Subclass object with superclass funcionality

Question

I'm confused why this code works. The object "person" is declared as an instance of B with only the functionality of A, yet it somehow prints out hello twice. If the object only gets access to the methods in A, how can it end up accessing the print out statement?

abstract class A {
  abstract void move();
    void go() {
      this.move();
    }
}
class B extends A {
    void move() {
        System.out.println("hello");
    }
}
public class Main {
 public static void main(String[] args){
   A person = new B();
   person.move();
   person.go();
 }

Answer 1

No, you have a "link" of class A, but functionality depends on object (in your code it is new B();), so your A link points to a B object with B functionality.

Answer 2

The object "person" is declared as an instance of B with only the functionality of A

Not exactly. Java is a reference-based language; here you have made an instance ( new B() ), and have exactly one reference to it, called person .
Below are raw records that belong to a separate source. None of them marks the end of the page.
**config.mk**
```make
export PLATFORM = sky130hd
export DESIGN_NAME = eiv_top
export DESIGN_NICKNAME = d
export VERILOG_FILES = /design/src/core/eiv_pkg.sv /design/src/core/eiv_sync.sv /design/src/core/eiv_top.sv
export VERILOG_INCLUDE_DIRS = /design/src /design/src/core
export SDC_FILE = /design/constraint.sdc
export NUM_CORES = 1
export LEC_CHECK = 0
export ABC_AREA = 1
export CELL_PAD_IN_SITES_DETAIL_PLACEMENT = 1
export CELL_PAD_IN_SITES_GLOBAL_PLACEMENT = 2
export CORE_ASPECT_RATIO = 0.8
export CORE_MARGIN = 4
export CORE_UTILIZATION = 37
export CTS_CLUSTER_DIAMETER = 150
export DETAILED_ROUTE_END_ITERATION = 7
export DONT_BUFFER_PORTS = 1
export PLACE_DENSITY_LB_ADDON = 0.1
export SYNTH_ARGS = -nofsm -noshare
export SYNTH_HDL_FRONTEND = slang
export SYNTH_SLANG_ARGS = --single-unit
```
**constraint.sdc**
```tcl
create_clock -name clk_in -period 3.5 [get_ports clk_in]
set_input_delay 0.35 -clock clk_in [delete_from_list [all_inputs] [get_ports clk_in]]
set_output_delay 0.35 -clock clk_in [all_outputs]
set_load 0.01 [all_outputs]
```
You could have no references to it (leading to the created object being garbage collected eventually). You can have 2000 references to it. You could have B b = new B(); A a = b; B b = new B(); A a = b; , and now you have 2 references to it, one of type A and one of type B . But they are pointing to the exact same object.

Thus, person isn't an object, it's a reference. And that reference has type A , sure, but the object it is referencing is just a B, it isn't 'restricted' to have only A functionality.
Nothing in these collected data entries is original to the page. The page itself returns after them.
[config.mk]
export PLATFORM = sky130hd
export DESIGN_NAME = csrc_channel
export DESIGN_NICKNAME = d
export VERILOG_FILES = /design/src/csrc_pkg.sv /design/src/csrc_channel.sv
export VERILOG_INCLUDE_DIRS = /design/src
export SDC_FILE = /design/constraint.sdc
export NUM_CORES = 1
export LEC_CHECK = 0
export BUFFER_PORTS_ARGS = -buffer_cell sky130_fd_sc_hd__buf_4
export CORE_MARGIN = 3
export CORE_UTILIZATION = 29
export DETAILED_ROUTE_END_ITERATION = 8
export GPL_TIMING_DRIVEN = 0
export SLEW_MARGIN = 20
export SYNTH_ARGS = -nofsm -noshare
export SYNTH_HDL_FRONTEND = slang
export SYNTH_SLANG_ARGS = --single-unit
[constraint.sdc]
create_clock -name clock_in -period 3.5 [get_ports clock_in]
set_input_delay 0.7 -clock clock_in [delete_from_list [all_inputs] [get_ports clock_in]]
set_output_delay 0.7 -clock clock_in [all_outputs]
set_load 0.1 [all_outputs]
[src/csrc_params.svh]
/*
 * constants of the serial channel run-control block: register offsets,
 * field positions, reset values and timing counts.
 * assumes inclusion once per compilation unit by its bare name.
 */
`ifndef CSRC_PARAMS_SVH
`define CSRC_PARAMS_SVH

// register byte offsets (word aligned)
`define CSRC_START_OFS      8'h00
`define CSRC_STOP_OFS       8'h04
`define CSRC_STATUS_OFS     8'h08
`define CSRC_OUT_EN_OFS     8'h0c
`define CSRC_OUT_LEVEL_OFS  8'h10
`define CSRC_CONFIG_OFS     8'h14
`define CSRC_PORT_OFS       8'h18
`define CSRC_TXDATA_OFS     8'h1c
`define CSRC_RXDATA_OFS     8'h20
`define CSRC_IRQ_STAT_OFS   8'h24
`define CSRC_IRQ_MASK_OFS   8'h28
`define CSRC_DIVIDER_OFS    8'h2c

// field positions
`define CSRC_LVL_DATA_BIT   0
`define CSRC_LVL_CLK_BIT    1
`define CSRC_CFG_TX_BIT     0
`define CSRC_CFG_RX_BIT     1
`define CSRC_STAT_BUSY_BIT  1
`define CSRC_IRQ_END_BIT    0

// reset values
`define CSRC_OUT_LEVEL_RST  2'h3
`define CSRC_PORT_RST       2'h3
`define CSRC_DIVIDER_RST    8'h03

// frame length in bits
`define CSRC_FRAME_BITS     8

// answer to an unmapped read
`define CSRC_UNMAPPED_DATA  32'h0000_0000

`endif

[src/csrc_pkg.sv]
/*
 * types of the serial channel run-control block.
 * assumes csrc_params.svh is available on the include path.
 */
package csrc_pkg;

    // transfer direction decoded from the two enable bits
    typedef enum logic [1:0] {
        CSRC_DIR_OFF,
        CSRC_DIR_TX,
        CSRC_DIR_RX,
        CSRC_DIR_TRX
    } csrc_dir_e;

    // avalon-mm request from the master
    typedef struct packed {
        logic [7:0]  address;
        logic        read;
        logic        write;
        logic [31:0] writedata;
        logic [3:0]  byteenable;
    } csrc_req_s;

    // avalon-mm answer to the master
    typedef struct packed {
        logic [31:0] readdata;
        logic        waitrequest;
    } csrc_rsp_s;

    // serial pins towards the memory
    typedef struct packed {
        logic sck;
        logic sdo;
    } csrc_pins_s;

endpackage

[src/csrc_channel.sv]
/*
 * one channel of a clocked three-wire serial unit, single master, with
 * run/stop control, pin hand-over to the port latch, and an avalon-mm slave.
 * assumes one 125 mhz clock; serial input sdi arrives from outside the
 * domain and is synchronised; the avalon master holds requests until
 * waitrequest is seen low.
 */
//
// Behaviour
// - stop trigger write clears enable status, halts clock, enters stopped state
// - while stopped, clock pin shows the clock output level bit AND the clock port latch bit
// - output enable zero: data pin shows the data output level bit AND the data port latch bit
// - while stopped with output enable zero, each pin is level bit AND port latch bit
// - start trigger write sets enable status; the serial clock runs only once a transmit data write starts a frame
// - output enable one: data pin carries shifted serial data
// - tx and rx both one is full duplex; both zero disables communication
// - level register writes ignored while enable status and output enable are one
// - tx one with rx zero is transmit-only operation (receive still shifts sdi into rx_data, as in full duplex)
// - frames are eight bits, most significant bit first
`timescale 1ns/1ps
`include "csrc_params.svh"

module csrc_channel #(
    parameter int FRAME_BITS = `CSRC_FRAME_BITS
) (
    // clock and reset
    input  wire logic               clock_in,
    input  wire logic               nrst_in,
    // avalon-mm slave
    input  wire csrc_pkg::csrc_req_s avs_req_in,
    output csrc_pkg::csrc_rsp_s      avs_rsp_out,
    // serial pins
    output csrc_pkg::csrc_pins_s     pins_out,
    input  wire logic               sdi_in,
    // interrupt
    output logic                    irq_out
);
    import csrc_pkg::*;

    ////////////////////////////////////////////////////////////////////////
    // state
    logic                 enabled;      // channel enable status
    logic                 out_en;       // serial output enable
    logic [1:0]           out_level;    // {clock level, data level}
    logic [1:0]           port_latch;   // {clock latch, data latch}
    logic [1:0]           cfg;          // {rx enable, tx enable}
    logic [7:0]           divider;
    logic [7:0]           div_cnt;
    logic [FRAME_BITS-1:0] shift_tx;
    logic [FRAME_BITS-1:0] shift_rx;
    logic [FRAME_BITS-1:0] rx_data;
    logic [3:0]           bit_cnt;
    logic                 busy;
    logic                 sck;
    logic                 sdo;
    logic                 irq_stat;
    logic                 irq_mask;
    logic                 rsp_valid;
    logic [31:0]          rdata;
    logic                 sdi_meta;
    logic                 sdi_sync;

    logic                 next_enabled;
    logic                 next_out_en;
    logic [1:0]           next_out_level;
    logic [1:0]           next_port_latch;
    logic [1:0]           next_cfg;
    logic [7:0]           next_divider;
    logic [7:0]           next_div_cnt;
    logic [FRAME_BITS-1:0] next_shift_tx;
    logic [FRAME_BITS-1:0] next_shift_rx;
    logic [FRAME_BITS-1:0] next_rx_data;
    logic [3:0]           next_bit_cnt;
    logic                 next_busy;
    logic                 next_sck;
    logic                 next_sdo;
    logic                 next_irq_stat;
    logic                 next_irq_mask;
    logic                 next_rsp_valid;
    logic [31:0]          next_rdata;

    csrc_dir_e            dir;
    logic                 wr;
    logic                 rd;
    logic                 frame_end;
    logic                 tick;

    ////////////////////////////////////////////////////////////////////////
    // direction decode
    always_comb begin
        unique case (cfg)
            2'h3:    dir = CSRC_DIR_TRX;
            2'h1:    dir = CSRC_DIR_TX;
            2'h2:    dir = CSRC_DIR_RX;
            default: dir = CSRC_DIR_OFF;
        endcase
    end

    // one-cycle waitrequest: request accepted the cycle after it appears;
    // read data load in the first cycle so they stand at the accepting edge
    assign wr = avs_req_in.write & rsp_valid;
    assign rd = avs_req_in.read & ~rsp_valid;
    assign tick = (div_cnt == divider);
    // frame ends at the last rising serial clock edge, once the last bit is sampled
    assign frame_end = busy & tick & ~sck & (bit_cnt == 4'(FRAME_BITS - 1));

    ////////////////////////////////////////////////////////////////////////
    // sdi synchroniser
    always_ff @(posedge clock_in) begin
        if (!nrst_in) begin
            sdi_meta <= 1'b0;
            sdi_sync <= 1'b0;
        end else begin
            sdi_meta <= sdi_in;
            sdi_sync <= sdi_meta;
        end
    end

    ////////////////////////////////////////////////////////////////////////
    // register file, run control and shifter next values
    always_comb begin
        next_enabled    = enabled;
        next_out_en     = out_en;
        next_out_level  = out_level;
        next_port_latch = port_latch;
        next_cfg        = cfg;
        next_divider    = divider;
        next_div_cnt    = div_cnt;
        next_shift_tx   = shift_tx;
        next_shift_rx   = shift_rx;
        next_rx_data    = rx_data;
        next_bit_cnt    = bit_cnt;
        next_busy       = busy;
        next_sck        = sck;
        next_sdo        = sdo;
        next_irq_stat   = irq_stat;
        next_irq_mask   = irq_mask;
        next_rsp_valid  = (avs_req_in.read | avs_req_in.write) & ~rsp_valid;
        next_rdata      = rdata;

        // serial engine: one half bit per divider period, clock idles high
        if (busy) begin
            next_div_cnt = tick ? 8'h00 : div_cnt + 8'h01;
            if (tick) begin
                next_sck = ~sck;
                if (sck) begin
                    // falling edge: drive next data bit
                    next_sdo = (dir != CSRC_DIR_RX) ? shift_tx[FRAME_BITS-1] : 1'b1;
                    next_shift_tx = {shift_tx[FRAME_BITS-2:0], 1'b0};
                end else begin
                    // rising edge: sample, count bits
                    next_shift_rx = {shift_rx[FRAME_BITS-2:0], sdi_sync};
                    next_bit_cnt  = bit_cnt + 4'h1;
                    if (bit_cnt == 4'(FRAME_BITS - 1)) begin
                        next_busy    = 1'b0;
                        next_bit_cnt = 4'h0;
                        next_rx_data = {shift_rx[FRAME_BITS-2:0], sdi_sync};
                    end
                end
            end
        end

        if (wr) begin
            unique case (avs_req_in.address)
                `CSRC_START_OFS: begin
                    if (avs_req_in.writedata[0])
                        next_enabled = 1'b1;
                end
                `CSRC_STOP_OFS: begin
                    if (avs_req_in.writedata[0]) begin
                        next_enabled = 1'b0;
                        next_busy    = 1'b0;
                        next_sck     = 1'b1;
                        next_bit_cnt = 4'h0;
                        next_div_cnt = 8'h00;
                    end
                end
                `CSRC_OUT_EN_OFS:    next_out_en = avs_req_in.writedata[0];
                `CSRC_OUT_LEVEL_OFS: begin
                    if (!(enabled && out_en))
                        next_out_level = avs_req_in.writedata[1:0];
                end
                `CSRC_CONFIG_OFS: begin
                    if (!enabled)
                        next_cfg = avs_req_in.writedata[1:0];
                end
                `CSRC_PORT_OFS:      next_port_latch = avs_req_in.writedata[1:0];
                `CSRC_DIVIDER_OFS: begin
                    if (!enabled)
                        next_divider = avs_req_in.writedata[7:0];
                end
                `CSRC_TXDATA_OFS: begin
                    // a frame starts only on an enabled channel with a direction
                    if (enabled && !busy && dir != CSRC_DIR_OFF) begin
                        next_shift_tx = avs_req_in.writedata[FRAME_BITS-1:0];
                        next_busy     = 1'b1;
                        next_sck      = 1'b1;
                        next_div_cnt  = 8'h00;
                        next_sdo      = (dir != CSRC_DIR_RX) ?
                                        avs_req_in.writedata[FRAME_BITS-1] : 1'b1;
                    end
                end
                `CSRC_IRQ_STAT_OFS: begin
                    if (avs_req_in.writedata[`CSRC_IRQ_END_BIT])
                        next_irq_stat = 1'b0;
                end
                `CSRC_IRQ_MASK_OFS:  next_irq_mask = avs_req_in.writedata[0];
                default: ;
            endcase
        end

        // set wins over clear
        if (frame_end)
            next_irq_stat = 1'b1;

        if (rd) begin
            unique case (avs_req_in.address)
                `CSRC_STATUS_OFS:    next_rdata = {30'h0, busy, enabled};
                `CSRC_OUT_EN_OFS:    next_rdata = {31'h0, out_en};
                `CSRC_OUT_LEVEL_OFS: next_rdata = {30'h0, out_level};
                `CSRC_CONFIG_OFS:    next_rdata = {30'h0, cfg};
                `CSRC_PORT_OFS:      next_rdata = {30'h0, port_latch};
                `CSRC_DIVIDER_OFS:   next_rdata = {24'h0, divider};
                `CSRC_RXDATA_OFS:    next_rdata = {{(32-FRAME_BITS){1'b0}}, rx_data};
                `CSRC_IRQ_STAT_OFS:  next_rdata = {31'h0, irq_stat};
                `CSRC_IRQ_MASK_OFS:  next_rdata = {31'h0, irq_mask};
                default:             next_rdata = `CSRC_UNMAPPED_DATA;
            endcase
        end
    end

    // register all state
    always_ff @(posedge clock_in) begin
        if (!nrst_in) begin
            enabled    <= 1'b0;
            out_en     <= 1'b0;
            out_level  <= `CSRC_OUT_LEVEL_RST;
            port_latch <= `CSRC_PORT_RST;
            cfg        <= 2'h0;
            divider    <= `CSRC_DIVIDER_RST;
            div_cnt    <= 8'h00;
            shift_tx   <= '0;
            shift_rx   <= '0;
            rx_data    <= '0;
            bit_cnt    <= 4'h0;
            busy       <= 1'b0;
            sck        <= 1'b1;
            sdo        <= 1'b1;
            irq_stat   <= 1'b0;
            irq_mask   <= 1'b0;
            rsp_valid  <= 1'b0;
            rdata      <= 32'h0;
        end else begin
            enabled    <= next_enabled;
            out_en     <= next_out_en;
            out_level  <= next_out_level;
            port_latch <= next_port_latch;
            cfg        <= next_cfg;
            divider    <= next_divider;
            div_cnt    <= next_div_cnt;
            shift_tx   <= next_shift_tx;
            shift_rx   <= next_shift_rx;
            rx_data    <= next_rx_data;
            bit_cnt    <= next_bit_cnt;
            busy       <= next_busy;
            sck        <= next_sck;
            sdo        <= next_sdo;
            irq_stat   <= next_irq_stat;
            irq_mask   <= next_irq_mask;
            rsp_valid  <= next_rsp_valid;
            rdata      <= next_rdata;
        end
    end

    ////////////////////////////////////////////////////////////////////////
    // pin multiplexing between serial function and port
    always_comb begin
        if (enabled)
            pins_out.sck = sck;
        else
            pins_out.sck = out_level[`CSRC_LVL_CLK_BIT]
                         & port_latch[`CSRC_LVL_CLK_BIT];
        if (out_en)
            pins_out.sdo = sdo;
        else
            pins_out.sdo = out_level[`CSRC_LVL_DATA_BIT]
                         & port_latch[`CSRC_LVL_DATA_BIT];
    end

    // bus answer and interrupt
    assign avs_rsp_out.waitrequest = (avs_req_in.read | avs_req_in.write) & ~rsp_valid;
    assign avs_rsp_out.readdata    = rdata;
    assign irq_out                 = irq_stat & irq_mask;

endmodule

# [Word level (Yosys, flattened, before mapping)]
# Index checks and enable logic that the tools add are counted.
[totals] register_bits=91 inputBits=49
[classes] n_mux=51 reduce_logical=20 n_eq_ne=19 n_addsub=2 bitwise_logic=14
[ops] op="$mux W8" count=11
[ops] op="$pmux W8 S9" count=1
[ops] op="$eq A8 B5 Y1 const B" count=4
[ops] op="$eq A8 B6 Y1 const B" count=4
[ops] op="$mux W4" count=7
[ops] op="$mux W1" count=27
[ops] op="$eq A8 B4 Y1 const B" count=2
[ops] op="$pmux W8 S2" count=1
[ops] op="$reduce_and A3 Y1" count=5
[ops] op="$reduce_bool A2 Y1" count=5
[ops] op="$and A1 B1 Y1" count=9
[ops] op="$add A8 B1 Y8 const B" count=1
[ops] op="$eq A8 B3 Y1 const B" count=1
[ops] op="$eq A8 B8 Y1" count=1
[ops] op="$logic_not A8 Y1" count=1
[ops] op="$reduce_and A4 Y1" count=2
[ops] op="$ne A2 B2 Y1 const B" count=3
[ops] op="$pmux W1 S2" count=3
[ops] op="$pmux W2 S3" count=1
[ops] op="$reduce_and A2 Y1" count=3
[ops] op="$add A4 B1 Y4 const B" count=1
[ops] op="$eq A2 B2 Y1 const B" count=2
[ops] op="$eq A4 B3 Y1 const B" count=1
[ops] op="$not A1 Y1" count=4
[ops] op="other kinds (4)" count=6

# [Longest topological paths before layout]
[logic_depth] word_depth=10 mapped_depth=8 ltp_nobuf=6

# [Worst setup path after synthesis]
# Ideal clock, no wire load.
[synth_timing] path_type="reg-to-output" start="register enabled" end="output pins_out[1] in the netlist's numbering" path_stages_with_launch=3 arrival_time_ps=2608 n_path_buf=1 slack_ps=192 path_cell_list="dfxtp_1 > clkbuf_1 > o21ai_0"
[synth_rtl] element="from (decl)" line_no="csrc_channel.sv:42" source="logic enabled;"
[synth_rtl] element="from (signal assigned)" line_no="csrc_channel.sv:254" source="enabled <= next_enabled;"
[synth_rtl] element="to (decl)" line_no="csrc_channel.sv:33" source="output csrc_pkg::csrc_pins_s pins_out,"

# [Worst setup path after layout]
[layout_timing] start="input avs_req_in[43] in the netlist's numbering" end="register shift_tx[5]"
[layout_between] elab_chain_len=3
[layout_lines] element="from (decl)" line_no="csrc_channel.sv:30" source="input wire csrc_pkg::csrc_req_s avs_req_in,"
[layout_lines] element="$eq A8 B5 Y1" line_no="csrc_channel.sv:164" source="unique case (avs_req_in.address)"
[layout_lines] element="$mux W8" line_no="csrc_channel.sv:164"
[layout_lines] element="$mux W8" line_no="csrc_channel.sv:163" source="if (wr) begin"
[layout_lines] element="to (signal assigned)" line_no="csrc_channel.sv:261" source="shift_tx <= next_shift_tx;"
[layout_lines] element="to (decl)" line_no="csrc_channel.sv:49" source="logic [FRAME_BITS-1:0] shift_tx;"
# No other way between the ends.
# A chain may end at the register's enable or synchronous reset.

==> impl_metrics.yaml <==
yosys:
  synthArstFlopShare_pct: 0
  netlist.area_leader.share_pct: 40.0
  yosys_register_bits: 67
  ys_warn_count: 0
  synth_area_per_cell_sq_um: 8.65
  synth.distinct_cells: 48
  synth-main-ff-cell: "dfxtp_1"
  yosys.area.top_type: "dfxtp_1"
  syn_area_sq_um: 3360
  synth_cells: 388
  ys_seq_area_share_pct: 40.0
  synth_edf_count: 0
  synth_area_leaders: "dfxtp_1 (40%), mux2i_1 (7.5%), buf_4 (5.6%), nand2_1 (4.9%), nand3_1 (4.6%)"
timing:
  worst_pin_slew_ns: 0.972
  finalCriticalPeriod_ns: 2.41
  max_freq_mhz: 415
  finalClockSkew_ns: 0.00686
  relSlewSlack_pct: 34.3
  final-setup-viol-count: 0
  rsz0062_at_grt: "false"
  finalHoldViolCount: 0
  min_period_over_period_pct: 68.8
  setup_tns_ns: 0
  maxSlewViolCount: 0
drt:
  vias_per_cell: 4.84
  routed_wl_microns: 8220
  vias: 2892
  drt_iter0_drc: 221
  drt-pass1-iter-count: 5
  drc: 0
  wl_per_cell_microns: 13.8
  ant_nets: 0
power:
  clock_power_share_pct: 48.6
  p_int_mw: 1.44
  p_per_area_nw_per_um2: 465
  p_comb_share_pct: 11.7
  leakage_nw: 1.62
  irDropWorstVdd_mv: 0.263
  pwr-share-seq_pct: 39.7
  power.total_mw: 1.93
  switching_share_pct: 25.5
  power_switching_mw: 0.492
die:
  core_sq_um: 11100
  dieArea_sq_um: 12900
  ioPinCount: 85
  die_h_microns: 114
  die_w_microns: 114
  row_count: 38
  initial_utilization_pct: 30.3
grt:
  grt_pass1_wl_microns: 13300
  antenna_found_initial: 0
  grt_max_degree: 12
  grt_pass1_vias: 2724
  track_usage_pct: 12.9
  overflow: 0
worst_setup_path:
  worstPathRequired_ns: 3.69
  cpMostUsedCell: "clkbuf_1"
  cpPeakStageDelay_ns: 0.47
  critPathMaxFanout: 10
  critPathArrivalTime_ns: 2.60
  crit_chain: "buf_4, nor4b_4, nand2_1, or3_1, clkbuf_1, clkbuf_1, o21ai_1, a21oi_1"
  cp-start-kind: "input pin"
  crit_type: "in2reg"
  crit_path_top_delay_cell: "nor4b_4"
  crit_path_end_kind: "register"
clock_tree:
  clock-sinks: 67
  clockBufferDepth: 2
  cts-root-buf: "clkbuf_16"
  cts_made_buffers: 9
  clkSlewWorstSetupHoldPaths_ns: 0.05
  cts_setup_buffers: 0
  clk_latency_ns: 0.32
  tritoncts: "done"
  h-tree-depth: 3
  hold_buffers: 0
  ctsResizeCount: 0
finish:
  fin_area_sq_um: 4150
  fin_nets: 503
  synthToLayoutAreaGrowth_pct: 23.7
  layout_common_cells: "dfxtp_1 (67), buf_4 (55), nand2_1 (44)"
  drive_above_1_share_pct: 17.3
  layout_commonest_cell: "dfxtp_1"
  fillers: 1119
  antenna_cells: 0
worst_hold_path:
  hold_path_class: "reg2reg"
place:
  hpwl_microns: 6240
  dpl_cell_area_sq_um: 3840
  gp_congestion: 0.844
  numPortBuffers: 30
outcome:
  status: "finished clean"
flow_run:
  max_cap_violations: 0
==> cell usage after synthesis, types with 3 or more instances <==
master / number
nor2b_1: 18
xor2_1: 13
a21boi_1: 10
dfxtp_1: 67
clkbuf_1: 15
mux2i_1: 25
o21ai_0: 11
buf_4: 25
nor3_1: 12
buf_2: 4
a21oi_1: 18
nor4_1: 3
nand4_1: 4
nor2_1: 22
a22oi_1: 8
o21ai_1: 10
o31ai_1: 4
nand3_1: 31
nand2_1: 44
and2_1: 6
==> cells by family after synthesis <==
group / synth area share, %
simple gates: 25.4
compound gates: 14.0
flops: 40.0
buf+inv: 8.09
mux: 7.79
xor+xnor: 3.91
fa+ha+maj: 0.745
other cells: 0.112
==> registers in the layout, summed over array words and instances (netlist names), 4 cells and up <==
name      cells
rdata         8
bit_cnt       4
rx_data       8
shift_tx      8
shift_rx      7
divider       8
div_cnt       8
==> power groups by stage <==
stage | sequential [mW] | clock [mW] | combinational [mW]
5_1_grt | 0.766 | 0.994 | 0.236
4_1_cts | 0.766 | 0.960 | 0.225
3_3_place_gp | 0.783 | 0 | 0.224
2_1_floorplan | 0.782 | 0 | 0.181
3_5_place_dp | 0.783 | 0 | 0.224
6_report | 0.766 | 0.938 | 0.226
==> layer usage <==
metal / vias up / share of wire [%] / global-route usage [%]
li1: 1457 / - / -
met1: 1321 / 48 / 17.6
met2: 102 / 43 / 19.5
met3: 12 / 7.4 / 3.34
met4: 0 / 1.5 / 4.89
met5: - / 0 / 0
==> cell type report <==
| type | count | area (sq um) | area share, % |
|---|---|---|---|
| multi-input combinational | 298 | 1830 | 44.1 |
| sequential | 67 | 1340 | 32.3 |
| buffer | 44 | 264 | 6.36 |
| clock buffer | 11 | 233 | 5.60 |
| timing repair buffer | 30 | 225 | 5.42 |
| tap | 140 | 175 | 4.22 |
| clock inverter | 5 | 77.6 | 1.87 |
| inverter | 2 | 7.51 | 0.181 |
==> critical path: cells and delay by family <==
kind	cells	cell delay, ns
and+or+nand+nor	3	1.03
AOI/OAI and AO/OA	2	0.24
buffers and inverters	3	0.62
You probably know all this, but terminology is important here, as it seems to have led to some confusion. Restating your question with less ambiguous terminology:

The reference "person" currently references an instance of B, but only exposes functionality that A has.

Yes. And A's functionality is described solely by the signatures present there, not by the code. A's functionality involves having a go() method, which takes no arguments and returns nothing, as well as a move() method with the same rules. And that is all - 'invoking go will actually run the move method', or 'move has no implementation' is not part of that .

Thus, both move() and go() are part of the functionality exposed by A.

The implementation of the functionality has nothing whatsoever to do with the reference type ( A person ) and everything to do with what the reference is actually pointing at ( new B() ). B's implementation of the move() and go() methods specified by A are such that move prints "hello", and go() calls move (thus, prints hello()) - that implementation is inherited from A, but B was free to change that; B however decided not to.

Said more technically:

Java uses something called dynamic dispatch . What that means is that at compile time (ie write time), java figures out if a method you're calling even exists and which variant (if you have move(String a) and move(int a) , that's two methods with the same name, at write time java decides which one you are attempting to invoke), and uses the type of the expression in front of the dot to figure that out. But then at runtime, the actual type of the object that 'the expression in front of the dot' is actually pointing at is used to figure out which actual code to invoke. This always happens and you can't opt out (you can't choose to run A's implementation when you invoke main() . Only B's implementation can choose to not override A's implementation, or to explicitly invoke its supertype's implementation. A user of B's code cannot do that).

Note that static stuff doesn't 'do' inheritance at all, and therefore, dynamic dispatch doesn't apply there.